Workers clearing the area of Qasr el-Yahud baptism site of mines.
(photo credit: DEFENSE MINISTRY)
Israel has begun a year-long project to clear the Qasr el-Yahud baptismal site, about 40 km. east of Jerusalem, of all explosives and mines remaining from the Six Day War, the Defense Ministry announced on Tuesday.
Some one million square meters of land will be cleared of approximately 3,000 anti-personnel mines, antitank mines, and other explosive remnants of war. The project is being carried out by Israel’s National Mine Action Authority under the direction of the Defense Ministry, together with HALO Trust, an international mine-clearance charity.
HALO first announced in 2016 that it would participate in the de-mining, which is expected cost an estimated $4 million to complete.
Qasr el-Yahud is believed to be the location of the Jordan River where Jesus was baptized. It is regarded as one of Christianity’s holiest sites. It is home to eight church denominations and is a major tourist site, drawing thousands of visitors from across the world who participate in religious rituals there.
Because it is contaminated by mines and other explosive devices, the area has been fenced off since the 1970s, restricting access to several churches, chapels, monasteries and their surroundings.
“It is a source of much pain that a traditional site of the baptism of Christ is now a site scarred by the debris of war,” Archbishop of Canterbury Justin Welby, the spiritual leader of an estimated 85 million Anglicans worldwide, said in the 2016 statement by HALO.
“In making the land safe again, the HALO Trust is bringing a symbol of hope to a region that struggles with deeply-held divisions.”
According to the Defense Ministry, private church compounds and open areas will be swept and cleared. Once the clearance is complete, church plots will be returned to their respective denominations and visitors will once again be able to visit.
“The de-mining of the baptism site – a place so significant to so many – is such a unique and wonderful opportunity.
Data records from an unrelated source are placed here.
**config.mk**
```make
export PLATFORM = sky130hd
export DESIGN_NAME = axis_uart_framer
export DESIGN_NICKNAME = d
export VERILOG_FILES = /design/src/rtl/axis_uart_framer.sv
export SDC_FILE = /design/constraint.sdc
export NUM_CORES = 1
export LEC_CHECK = 0
export CORE_ASPECT_RATIO = 0.6
export CORE_MARGIN = 3
export CORE_UTILIZATION = 53
export CTS_CLUSTER_SIZE = 28
export DETAILED_ROUTE_END_ITERATION = 10
export GPL_ROUTABILITY_DRIVEN = 0
export GPL_TIMING_DRIVEN = 0
export PLACE_DENSITY = 0.78
export SLEW_MARGIN = 20
export SYNTH_ARGS = -nofsm -noshare
export SYNTH_HDL_FRONTEND = slang
export SYNTH_SLANG_ARGS = --single-unit
```
**constraint.sdc**
```tcl
create_clock -name aclk -period 2.25 [get_ports aclk]
set_clock_uncertainty 0.05 [all_clocks]
set_input_delay 0.45 -clock aclk [delete_from_list [all_inputs] [get_ports aclk]]
set_output_delay 0.45 -clock aclk [all_outputs]
set_load 0.02 [all_outputs]
```
**src/rtl/axis_uart_framer.sv**
```systemverilog
// axis_uart_framer: adds tlast framing (delimiter, max length, idle timeout) to a received
// character stream; one character is held back so tlast lands on the true final beat.
module axis_uart_framer #(
    parameter int          WORD_SIZE    = 8,
    parameter logic [15:0] DELIM        = 16'h000A,
    parameter bit          USE_DELIM    = 1'b1,
    parameter int          MAX_LEN      = 256,
    parameter int          IDLE_TIMEOUT = 1000
) (
    input  logic                 aclk,
    input  logic                 aresetn,
    input  logic [WORD_SIZE-1:0] s_axis_tdata,
    input  logic                 s_axis_tuser,
    input  logic                 s_axis_tvalid,
    output logic                 s_axis_tready,
    output logic [WORD_SIZE-1:0] m_axis_tdata,
    output logic [1:0]           m_axis_tuser,
    output logic                 m_axis_tlast,
    output logic                 m_axis_tvalid,
    input  logic                 m_axis_tready,
    output logic                 frame_timeout
);
    localparam int BW = $clog2(MAX_LEN + 1);
    localparam int IW = (IDLE_TIMEOUT > 0) ? $clog2(IDLE_TIMEOUT + 1) : 1;

    logic                 hold_valid_q, hold_valid_d, hold_perr_q, hold_perr_d;
    logic                 hold_ferr_q, hold_ferr_d, hold_last_q, hold_last_d;
    logic [WORD_SIZE-1:0] hold_data_q, hold_data_d, out_data_q, out_data_d;
    logic                 out_valid_q, out_valid_d, out_last_q, out_last_d;
    logic [1:0]           out_user_q, out_user_d;
    logic [BW-1:0]        beat_cnt_q, beat_cnt_d;
    logic [IW-1:0]        idle_cnt_q, idle_cnt_d;
    logic                 err_acc_q, err_acc_d, timeout_q, timeout_d;
    logic                 out_free, in_hs, in_last, in_ferr, xfer, fire;

    always_comb begin
        out_free = !out_valid_q | m_axis_tready;
        in_hs    = s_axis_tvalid & (!hold_valid_q | out_free);
        in_last  = (USE_DELIM && s_axis_tdata == DELIM[WORD_SIZE-1:0]) || beat_cnt_q == BW'(MAX_LEN - 1);
        in_ferr  = err_acc_q | s_axis_tuser;
        // a non-last character only leaves once its successor is being accepted
        xfer     = out_free & hold_valid_q & (hold_last_q | in_hs);
        fire     = IDLE_TIMEOUT > 0 && hold_valid_q && !hold_last_q && !in_hs &&
                   idle_cnt_q == IW'(IDLE_TIMEOUT - 1);
        hold_valid_d = in_hs | (hold_valid_q & !xfer);
        hold_data_d  = in_hs ? s_axis_tdata : hold_data_q;
        hold_perr_d  = in_hs ? s_axis_tuser : hold_perr_q;
        hold_ferr_d  = in_hs ? in_ferr : hold_ferr_q;
        hold_last_d  = in_hs ? in_last : (hold_last_q | fire);
        beat_cnt_d   = (in_hs & !in_last) ? beat_cnt_q + 1'b1 : (in_hs | fire) ? '0 : beat_cnt_q;
        err_acc_d    = (in_hs & !in_last) ? in_ferr : (in_hs | fire) ? 1'b0 : err_acc_q;
        idle_cnt_d   = (in_hs | fire) ? '0 :
                       (IDLE_TIMEOUT > 0 && hold_valid_q && !hold_last_q) ? idle_cnt_q + 1'b1 : idle_cnt_q;
        out_valid_d  = xfer | (out_valid_q & !out_free);
        out_data_d   = xfer ? hold_data_q : out_data_q;
        out_user_d   = xfer ? {hold_last_q & hold_ferr_q, hold_perr_q} : out_user_q;
        out_last_d   = xfer ? hold_last_q : out_last_q;
        timeout_d    = fire;
    end

    always_ff @(posedge aclk) begin
        if (!aresetn) begin
            hold_valid_q <= 1'b0;
            hold_data_q  <= '0;
            hold_perr_q  <= 1'b0;
            hold_ferr_q  <= 1'b0;
            hold_last_q  <= 1'b0;
            beat_cnt_q   <= '0;
            err_acc_q    <= 1'b0;
            idle_cnt_q   <= '0;
            out_valid_q  <= 1'b0;
            out_data_q   <= '0;
            out_user_q   <= '0;
            out_last_q   <= 1'b0;
            timeout_q    <= 1'b0;
        end else begin
            hold_valid_q <= hold_valid_d;
            hold_data_q  <= hold_data_d;
            hold_perr_q  <= hold_perr_d;
            hold_ferr_q  <= hold_ferr_d;
            hold_last_q  <= hold_last_d;
            beat_cnt_q   <= beat_cnt_d;
            err_acc_q    <= err_acc_d;
            idle_cnt_q   <= idle_cnt_d;
            out_valid_q  <= out_valid_d;
            out_data_q   <= out_data_d;
            out_user_q   <= out_user_d;
            out_last_q   <= out_last_d;
            timeout_q    <= timeout_d;
        end
    end

    assign s_axis_tready = !hold_valid_q | out_free;
    assign m_axis_tdata  = out_data_q;
    assign m_axis_tuser  = out_user_q;
    assign m_axis_tlast  = out_last_q;
    assign m_axis_tvalid = out_valid_q;
    assign frame_timeout = timeout_q;
endmodule

```
==> impl_metrics.tcl <==
set metrics [dict create \
    ir_drop_mv 0.401 \
    vias_per_cell 5.74 \
    hp-class "reg2reg" \
    ys_ff_latch 45 \
    slowest_stage "clkdlybuf4s50_1" \
    drive_above_1_share 0.0759 \
    required_ps 1750 \
    cpPeakStageDelay_ps 620 \
    die_w_microns 82.5 \
    clockRootBuffer "clkbuf_8" \
    drc 0 \
    wl_per_cell_microns 14.7 \
    drtIter0Drc 83 \
    final_common_cell "dfxtp_1" \
    synth_nets 219 \
    finalHoldViolCount 0 \
    grt_pass1_vias 1446 \
    worstPathMaxFanout 4 \
    fillCellCount 227 \
    cts_tree "done" \
    end_kind "output pin" \
    dp_slack_ps -24.5 \
    netlist_area_sq_mm 0.00186 \
    grt_start_max_net_pins 14 \
    critPathLaunchType "input pin" \
    fp.dieArea_sq_mm 0.00428 \
    syn_avg_cell_area_sq_um 9.17 \
    final_cell_mix "45 x dfxtp_1, 28 x nand2_1, 26 x nor2_1, 26 x clkdlybuf4s50_1, 13 x a21oi_1" \
    setup_violations 0 \
    cts_buffers 5 \
    insertion_delay_ps 290 \
    postRouteAntennaNets 0 \
    io_pins 27 \
    num_antenna_cells 0 \
    cp_cell_sequence "clkdlybuf4s50_1, nand3b_2, clkdlybuf4s50_1" \
    cts_setup_buffers 0 \
    place_hpwl_microns 3080 \
    die_h_microns 51.9 \
    p_leak_nw 0.864 \
    rsz0062_at_grt "no" \
    hp-start "hold_data_q[1]$_SDFFE_PN0P_" \
    placementRows 15 \
    grtUsageTotal 0.210 \
    post-route-period-util 0.975 \
    grt_first_pass_wirelength_microns 6820 \
    start_util 0.601 \
    maxSlewViolCount 0 \
    totalWireLength_microns 4110 \
    reg2regPathDepth 7 \
    cp_data_arrival_time_ps 1690 \
    max_freq_mhz 456 \
    critPathKind "in2out" \
    worstMarginPinSlew_ps 516 \
    crit_top_cell "clkdlybuf4s50_1" \
    period_needed_ps 2190 \
    reg2reg_from "beat_cnt_q[0]$_SDFFE_PN0P_" \
    pwr_density_cell_mw_per_mm2 642 \
    yosys_warnings 0 \
    postLayoutSetupSlackWorst_ps 56.5 \
    min_path_cells 2 \
    grt_overflow_total 0 \
    max-slew-margin-rel 0.656 \
    syn_to_final_growth_pct 21.4 \
    status "completed" \
    antenna_found_initial 0 \
    synth.distinct_cells 40 \
    cts.sinks 45 \
    syn_inst 203 \
    dr.pass1.iters 4 \
    vias 1602 \
    drv_cap 0 \
    htreeDepth 2 \
    clk_pin_slew_ps 80 \
    portBuffers 26 \
    final_util 0.730 \
    cp-startpoint "m_axis_tready" \
    core_sq_mm 0.00310 \
    clockBufferDepth 2 \
    seq_area_frac_synth 0.484 \
    final_nets 252 \
]
[state kept, by name, indices dropped and copies added (netlist names)]
register,count
beat_cnt_q,9
err_acc_q,1
frame_timeout,1
hold_data_q,8
hold_ferr_q,1
hold_last_q,1
hold_perr_q,1
hold_valid_q,1
idle_cnt_q,10
m_axis_tdata,8
m_axis_tlast,1
m_axis_tuser,2
m_axis_tvalid,1
[cell families after synthesis]
group                      Yosys count  synth area share
AOI/OAI and AO/OA                   30             0.105
xor gates and xnor gates            11            0.0517
adders and majority gates            3            0.0202
buffers and inverters               13            0.0302
DFF                                 45             0.484
muxes                               11            0.0591
and+or+nand+nor                     90             0.250
[synthesized netlist by cell type, drive strengths merged]
library cell,number,share of area
nor4,1,0.0034
a22o,3,0.014
a21oi,14,0.038
and4,1,0.0047
a221o,1,0.0054
o22ai,1,0.0034
nand2b,1,0.0034
and4b,1,0.0074
xor2,5,0.024
and2,1,0.0034
nor3b,1,0.0067
o21a,1,0.0040
nand3,5,0.013
o211ai,1,0.0040
o221ai,2,0.0094
buf,5,0.014
nor2b,2,0.0067
clkbuf,3,0.0060
o21ai,3,0.0081
ha,3,0.020
nand3b,2,0.010
nand2,28,0.056
nand4,9,0.038
o2111ai,1,0.0047
a221oi,1,0.0047
nor3,7,0.019
mux2i,11,0.059
nor4b,2,0.0094
xnor2,6,0.028
dfxtp,45,0.48
nor2,26,0.052
a32oi,1,0.0047
inv,5,0.010
a41oi,1,0.0047
and3,3,0.015
[area by class of cell]
class	instances	area [sq um]	share of cell area
clock buffer	6	72.6	0.0321
tap	42	52.6	0.0232
inverter	5	18.8	0.00830
clock inverter	2	10.0	0.00443
timing repair buffer	26	260	0.115
buffer	8	37.5	0.0166
sequential	45	901	0.398
multi-input combinational	145	908	0.402
[per-layer routing]
metal	part of all wire	wire [microns]	vias up	global-route usage
li1	-	-	776	-
met1	0.48	1970	755	0.301
met2	0.45	1840	67	0.314
met3	0.069	282	4	0.0606
met4	0.0049	20	0	0.0462
met5	0	0	-	0
[repair_timing]
action / 4_1_cts / 5_1_grt
resized for setup: 0 / 1
setup endpoints to repair: 0 / 5
hold buffers: 0 / 0
[final timing paths]
| check | to | slack [ps] |
|---|---|---|
| worst max-delay path | s_axis_tready | 60 |
| worst min-delay path | hold_data_q[1]$_SDFFE_PN0P_ | 420 |
| worst max register to register | beat_cnt_q[5]$_SDFFE_PN0P_ | 200 |
| worst min register to register | hold_data_q[1]$_SDFFE_PN0P_ | 420 |
[critical path: cells and delay by family]
kind | cells | cell delay [ps]
simple gates | 1 | 160
buf+inv | 2 | 1090
[report_power, final]
| part | switching [mW] | internal, mW |
|---|---|---|
| logic | 0.0705 | 0.0633 |
| registers | 0.0195 | 0.819 |
| clock network | 0.262 | 0.215 |
| total | 0.352 | 1.10 |
[metrics by stage]
stage	std cells	cell area (sq um)	power, mW	TNS (ps)	hold WS (ps)
CTS	279	2260	1.45	0	418
floorplan	203	1860	0.932	0	386
detailed placement	271	2170	0.989	-24.5	408
global placement	271	2170	0.984	-22.7	394
global route	279	2260	1.50	0	440
finish	279	2260	1.45	0	419
Power figures use the tool's default switching activity.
The cleaning and releasing of these lands, and the ability to return them to their religious guardians, is a project we take great pride in,” said National Mine Action Authority director Marcel Aviv.
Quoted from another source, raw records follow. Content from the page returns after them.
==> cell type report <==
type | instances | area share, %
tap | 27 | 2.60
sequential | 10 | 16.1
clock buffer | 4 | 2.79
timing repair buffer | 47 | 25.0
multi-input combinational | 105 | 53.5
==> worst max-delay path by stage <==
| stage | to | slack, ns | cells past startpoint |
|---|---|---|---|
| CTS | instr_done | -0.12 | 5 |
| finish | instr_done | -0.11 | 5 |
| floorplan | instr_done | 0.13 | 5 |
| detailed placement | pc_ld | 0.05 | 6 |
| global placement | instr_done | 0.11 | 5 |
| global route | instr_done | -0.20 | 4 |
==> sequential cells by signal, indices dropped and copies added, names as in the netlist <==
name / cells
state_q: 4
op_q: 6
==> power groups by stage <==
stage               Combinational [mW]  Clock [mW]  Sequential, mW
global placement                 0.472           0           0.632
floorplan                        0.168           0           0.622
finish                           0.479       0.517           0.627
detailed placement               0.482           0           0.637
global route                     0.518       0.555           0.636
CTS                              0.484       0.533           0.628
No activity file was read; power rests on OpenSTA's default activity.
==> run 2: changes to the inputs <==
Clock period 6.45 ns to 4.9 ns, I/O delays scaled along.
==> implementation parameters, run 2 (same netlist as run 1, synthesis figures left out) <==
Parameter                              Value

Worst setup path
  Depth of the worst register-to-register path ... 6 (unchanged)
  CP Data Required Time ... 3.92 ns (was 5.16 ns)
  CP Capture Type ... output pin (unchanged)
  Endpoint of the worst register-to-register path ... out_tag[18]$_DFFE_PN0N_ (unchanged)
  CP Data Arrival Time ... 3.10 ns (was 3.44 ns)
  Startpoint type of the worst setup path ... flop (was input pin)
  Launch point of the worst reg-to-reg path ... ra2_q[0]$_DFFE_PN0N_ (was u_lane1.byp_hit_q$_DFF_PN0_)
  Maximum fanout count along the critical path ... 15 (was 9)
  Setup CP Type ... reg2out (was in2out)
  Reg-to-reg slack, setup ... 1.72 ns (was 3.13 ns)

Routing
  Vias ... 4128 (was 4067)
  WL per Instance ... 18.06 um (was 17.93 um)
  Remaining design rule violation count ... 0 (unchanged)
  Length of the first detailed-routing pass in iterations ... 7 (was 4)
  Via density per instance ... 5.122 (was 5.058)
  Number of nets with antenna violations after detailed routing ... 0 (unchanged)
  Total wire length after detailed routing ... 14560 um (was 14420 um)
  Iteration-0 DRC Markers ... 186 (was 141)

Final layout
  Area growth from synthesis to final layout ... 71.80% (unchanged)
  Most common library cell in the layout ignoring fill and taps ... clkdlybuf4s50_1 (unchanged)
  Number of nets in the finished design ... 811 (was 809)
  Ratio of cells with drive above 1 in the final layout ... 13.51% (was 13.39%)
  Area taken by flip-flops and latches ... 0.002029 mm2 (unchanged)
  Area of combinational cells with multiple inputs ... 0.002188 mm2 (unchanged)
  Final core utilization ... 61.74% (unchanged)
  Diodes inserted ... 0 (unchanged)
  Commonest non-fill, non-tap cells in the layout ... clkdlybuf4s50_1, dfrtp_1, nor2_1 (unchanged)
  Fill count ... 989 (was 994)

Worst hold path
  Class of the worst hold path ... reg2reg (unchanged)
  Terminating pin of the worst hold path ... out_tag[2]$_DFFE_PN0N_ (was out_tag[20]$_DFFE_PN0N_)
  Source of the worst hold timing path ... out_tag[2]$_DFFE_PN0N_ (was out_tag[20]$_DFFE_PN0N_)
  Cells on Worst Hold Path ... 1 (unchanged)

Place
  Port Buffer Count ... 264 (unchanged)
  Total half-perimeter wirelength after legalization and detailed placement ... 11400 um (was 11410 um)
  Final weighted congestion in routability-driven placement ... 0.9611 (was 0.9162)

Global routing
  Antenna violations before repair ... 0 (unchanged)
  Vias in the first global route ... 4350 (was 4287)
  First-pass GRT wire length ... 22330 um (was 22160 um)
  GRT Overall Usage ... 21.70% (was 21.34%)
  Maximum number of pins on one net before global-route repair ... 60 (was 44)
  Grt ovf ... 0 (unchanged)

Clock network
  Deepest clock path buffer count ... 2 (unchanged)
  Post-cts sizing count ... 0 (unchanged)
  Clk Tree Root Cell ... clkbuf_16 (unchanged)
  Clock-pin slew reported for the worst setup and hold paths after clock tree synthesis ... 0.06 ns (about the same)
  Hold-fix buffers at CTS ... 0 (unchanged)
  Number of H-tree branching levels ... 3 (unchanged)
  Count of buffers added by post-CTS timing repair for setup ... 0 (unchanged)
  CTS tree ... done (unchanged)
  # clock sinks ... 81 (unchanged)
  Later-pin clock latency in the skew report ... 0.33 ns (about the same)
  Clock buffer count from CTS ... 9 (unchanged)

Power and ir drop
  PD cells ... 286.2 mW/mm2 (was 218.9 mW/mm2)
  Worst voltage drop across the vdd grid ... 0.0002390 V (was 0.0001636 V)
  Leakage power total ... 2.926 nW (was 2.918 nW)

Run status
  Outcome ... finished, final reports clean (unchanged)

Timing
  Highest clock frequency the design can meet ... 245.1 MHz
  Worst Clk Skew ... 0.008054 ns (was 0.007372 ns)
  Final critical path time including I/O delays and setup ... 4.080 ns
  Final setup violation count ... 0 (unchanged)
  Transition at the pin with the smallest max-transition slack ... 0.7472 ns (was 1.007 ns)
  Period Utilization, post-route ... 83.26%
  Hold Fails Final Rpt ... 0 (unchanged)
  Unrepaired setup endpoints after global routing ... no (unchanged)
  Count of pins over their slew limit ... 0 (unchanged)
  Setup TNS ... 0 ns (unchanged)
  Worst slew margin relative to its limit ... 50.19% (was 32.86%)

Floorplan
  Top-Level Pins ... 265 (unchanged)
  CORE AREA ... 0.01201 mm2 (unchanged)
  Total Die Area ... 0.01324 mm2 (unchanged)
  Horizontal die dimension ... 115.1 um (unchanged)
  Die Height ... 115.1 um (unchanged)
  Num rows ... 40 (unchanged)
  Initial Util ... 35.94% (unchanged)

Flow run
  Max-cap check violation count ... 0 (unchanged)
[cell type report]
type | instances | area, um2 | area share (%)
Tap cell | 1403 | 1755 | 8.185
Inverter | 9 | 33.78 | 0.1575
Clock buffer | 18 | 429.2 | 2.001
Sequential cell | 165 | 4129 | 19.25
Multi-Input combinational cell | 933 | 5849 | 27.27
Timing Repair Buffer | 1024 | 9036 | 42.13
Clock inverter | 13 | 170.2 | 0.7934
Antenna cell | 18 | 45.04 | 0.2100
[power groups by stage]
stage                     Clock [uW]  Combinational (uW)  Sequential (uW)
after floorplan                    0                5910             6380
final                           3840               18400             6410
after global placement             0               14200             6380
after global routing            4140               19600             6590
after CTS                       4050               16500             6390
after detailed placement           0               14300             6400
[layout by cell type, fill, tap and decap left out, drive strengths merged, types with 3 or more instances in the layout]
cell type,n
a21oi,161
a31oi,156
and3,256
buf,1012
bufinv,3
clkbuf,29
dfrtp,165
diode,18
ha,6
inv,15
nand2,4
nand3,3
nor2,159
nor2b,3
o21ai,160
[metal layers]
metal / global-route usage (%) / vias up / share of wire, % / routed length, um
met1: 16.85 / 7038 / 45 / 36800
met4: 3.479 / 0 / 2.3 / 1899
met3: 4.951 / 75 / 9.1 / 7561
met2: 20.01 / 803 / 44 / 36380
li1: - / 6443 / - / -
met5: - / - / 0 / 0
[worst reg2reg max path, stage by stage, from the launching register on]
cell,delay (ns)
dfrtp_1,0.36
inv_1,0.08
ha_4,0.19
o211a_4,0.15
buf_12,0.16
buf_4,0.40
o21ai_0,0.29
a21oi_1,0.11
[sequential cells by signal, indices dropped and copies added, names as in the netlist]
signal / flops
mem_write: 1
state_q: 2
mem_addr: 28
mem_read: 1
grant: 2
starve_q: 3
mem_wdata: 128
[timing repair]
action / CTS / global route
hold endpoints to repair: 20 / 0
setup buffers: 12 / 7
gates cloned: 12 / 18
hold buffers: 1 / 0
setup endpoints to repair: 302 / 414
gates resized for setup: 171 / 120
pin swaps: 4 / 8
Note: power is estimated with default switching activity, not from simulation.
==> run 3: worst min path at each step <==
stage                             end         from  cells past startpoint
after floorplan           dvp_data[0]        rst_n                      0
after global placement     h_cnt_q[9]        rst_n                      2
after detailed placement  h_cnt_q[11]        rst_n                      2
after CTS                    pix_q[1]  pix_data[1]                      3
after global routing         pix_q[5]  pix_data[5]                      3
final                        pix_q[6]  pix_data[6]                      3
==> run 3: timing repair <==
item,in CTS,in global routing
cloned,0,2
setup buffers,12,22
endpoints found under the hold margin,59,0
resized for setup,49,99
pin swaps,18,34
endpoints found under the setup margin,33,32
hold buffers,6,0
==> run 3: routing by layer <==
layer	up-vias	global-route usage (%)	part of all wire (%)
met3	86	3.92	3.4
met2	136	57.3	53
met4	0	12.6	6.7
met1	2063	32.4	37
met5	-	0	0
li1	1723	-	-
### src/rtl/seg_display_mux.sv
// seg_display_mux -- four-digit multiplexed seven-segment display driver.
//
// Scans four BCD digits onto a common-anode display, one digit per slot of
// SCAN_DIV clk5 cycles. The digits and the decimal-point requests are
// captured into shadow registers once per frame, so a frame is never torn.
// All display outputs are registered and lag the scan index by one cycle.
//
// Parameters:
//   SCAN_DIV  clk5 cycles per digit slot (legal range 2..65535)
//
// Ports:
//   clk5         system clock, rising edge
//   reset        asynchronous reset, active-low
//   digit0..3    BCD digits (ones..thousands)
//   dp_pos       decimal point request, bit n = digit n, active-high
//   an           anode enables, active-low, bit n = digit n
//   seg          cathodes {g,f,e,d,c,b,a}, active-low
//   dp           decimal point cathode, active-low
//
// Build option:
//   LEADING_ZERO_BLANK_EN  when defined, leading zeros on digits 3..1 are
//                          blanked (digit0 is always shown).

module seg_display_mux #(
  parameter int unsigned SCAN_DIV = 1000
) (
  input  logic       clk5,
  input  logic       reset,
  input  logic [3:0] digit0,
  input  logic [3:0] digit1,
  input  logic [3:0] digit2,
  input  logic [3:0] digit3,
  input  logic [3:0] dp_pos,
  output logic [3:0] an,
  output logic [6:0] seg,
  output logic       dp
);

  localparam int unsigned   PW         = (SCAN_DIV > 2) ? $clog2(SCAN_DIV) : 1;
  localparam logic [PW-1:0] PRESC_LAST = PW'(SCAN_DIV - 1);

  // ST_LOAD is the single cycle after reset release that only loads the
  // shadow; scanning (prescaler, index, outputs) begins in ST_SCAN.
  typedef enum logic {ST_LOAD, ST_SCAN} state_t;

  state_t        r_state;
  logic [PW-1:0] r_presc;
  logic [1:0]    r_idx;
  logic [3:0]    r_sh_d0;
  logic [3:0]    r_sh_d1;
  logic [3:0]    r_sh_d2;
  logic [3:0]    r_sh_d3;
  logic [3:0]    r_sh_dp;

  logic          w_presc_last;
  logic [3:0]    w_sel_digit;
  logic          w_sel_dp;
  logic [3:0]    w_blank;
  logic          w_sel_blank;
  logic [6:0]    w_seg_dec;

  always_comb begin
    w_presc_last = (r_presc == PRESC_LAST);

    case (r_idx)
      2'd0:    w_sel_digit = r_sh_d0;
      2'd1:    w_sel_digit = r_sh_d1;
      2'd2:    w_sel_digit = r_sh_d2;
      default: w_sel_digit = r_sh_d3;
    endcase
    w_sel_dp = r_sh_dp[r_idx];

    w_blank = '0;
`ifdef LEADING_ZERO_BLANK_EN
    // Each blank condition chains from the more significant digit.
    w_blank[3] = (r_sh_d3 == 4'd0);
    w_blank[2] = w_blank[3] && (r_sh_d2 == 4'd0);
    w_blank[1] = w_blank[2] && (r_sh_d1 == 4'd0);
`else
    w_blank = '0;
`endif
    w_sel_blank = w_blank[r_idx];

    case (w_sel_digit)
      4'd0:    w_seg_dec = 7'b1000000;
      4'd1:    w_seg_dec = 7'b1111001;
      4'd2:    w_seg_dec = 7'b0100100;
      4'd3:    w_seg_dec = 7'b0110000;
      4'd4:    w_seg_dec = 7'b0011001;
      4'd5:    w_seg_dec = 7'b0010010;
      4'd6:    w_seg_dec = 7'b0000010;
      4'd7:    w_seg_dec = 7'b1111000;
      4'd8:    w_seg_dec = 7'b0000000;
      4'd9:    w_seg_dec = 7'b0010000;
      default: w_seg_dec = 7'b0111111;
    endcase
  end

  always_ff @(posedge clk5 or negedge reset) begin
    if (!reset) begin
      r_state <= ST_LOAD;
      r_presc <= '0;
      r_idx   <= '0;
      r_sh_d0 <= '0;
      r_sh_d1 <= '0;
      r_sh_d2 <= '0;
      r_sh_d3 <= '0;
      r_sh_dp <= '0;
      an      <= '1;
      seg     <= '1;
      dp      <= 1'b1;
    end else begin
      case (r_state)
        ST_LOAD: begin
          r_sh_d0 <= digit0;
          r_sh_d1 <= digit1;
          r_sh_d2 <= digit2;
          r_sh_d3 <= digit3;
          r_sh_dp <= dp_pos;
          r_state <= ST_SCAN;
        end
        default: begin
          if (w_sel_blank) begin
            an  <= '1;
            seg <= '1;
            dp  <= 1'b1;
          end else begin
            an  <= ~(4'b0001 << r_idx);
            seg <= w_seg_dec;
            dp  <= ~w_sel_dp;
          end

          if (w_presc_last) begin
            r_presc <= '0;
            r_idx   <= r_idx + 2'd1;
            // Recapture as index 3 wraps; this edge still shows the old
            // digit 3, the next edge shows the new digit 0.
            if (r_idx == 2'd3) begin
              r_sh_d0 <= digit0;
              r_sh_d1 <= digit1;
              r_sh_d2 <= digit2;
              r_sh_d3 <= digit3;
              r_sh_dp <= dp_pos;
            end
          end else begin
            r_presc <= r_presc + PW'(1);
          end
        end
      endcase
    end
  end

endmodule
File: config.mk
export PLATFORM = sky130hd
export DESIGN_NAME = rtc_upd4990
export DESIGN_NICKNAME = d
export VERILOG_FILES = /design/src/rtl/rtc_upd4990.sv
export SDC_FILE = /design/constraint.sdc
export NUM_CORES = 1
export LEC_CHECK = 0
export ABC_AREA = 1
export CAP_MARGIN = 15
export CELL_PAD_IN_SITES_DETAIL_PLACEMENT = 1
export CELL_PAD_IN_SITES_GLOBAL_PLACEMENT = 1
export CORE_MARGIN = 8
export CORE_UTILIZATION = 32
export CTS_CLUSTER_DIAMETER = 150
export CTS_CLUSTER_SIZE = 24
export DETAILED_ROUTE_END_ITERATION = 10
export PLACE_DENSITY_LB_ADDON = 0.1
export SLEW_MARGIN = 20
export SYNTH_ARGS = -nofsm -noshare
export SYNTH_HDL_FRONTEND = slang
export SYNTH_SLANG_ARGS = --single-unit
export TNS_END_PERCENT = 100
File: constraint.sdc
create_clock -name clk -period 2.2 [get_ports clk]
set_input_delay 0.44 -clock clk [delete_from_list [all_inputs] [get_ports clk]]
set_output_delay 0.44 -clock clk [all_outputs]
set_load 0.005 [all_outputs]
Thousands of mines were planted in the area by Israel during the first decades of the state in order to thwart invading soldiers and tanks.
While the IDF also clears minefields, the Defense Ministry established the National Mine Action Authority in 2011 to clear land mines from areas that are not essential for Israeli security needs. The de-mining rate per year is between 600 and 800 hectares (about 1,500 and 2,000 acres) and is dependent on the budget of the authority, which this year was budgeted NIS 27 million independent of the Defense Ministry budget.
While there are some 3,300 hectares of known minefields, there are still some 9,000 hectares suspected of being mined throughout the country, mainly in open fields on the Golan Heights, in the Arava and elsewhere on Israel’s borders.
In November, the Defense Ministry began clearing mines from land adjacent to the Karnei Shomron region in the West Bank in order to significantly expand the community. An estimated 2,200 mines are expected to be discovered in some 8 hectares where the de-mining work is under way.
Israel also began clearing mines from the Golan Heights, a project that is expected to take three years.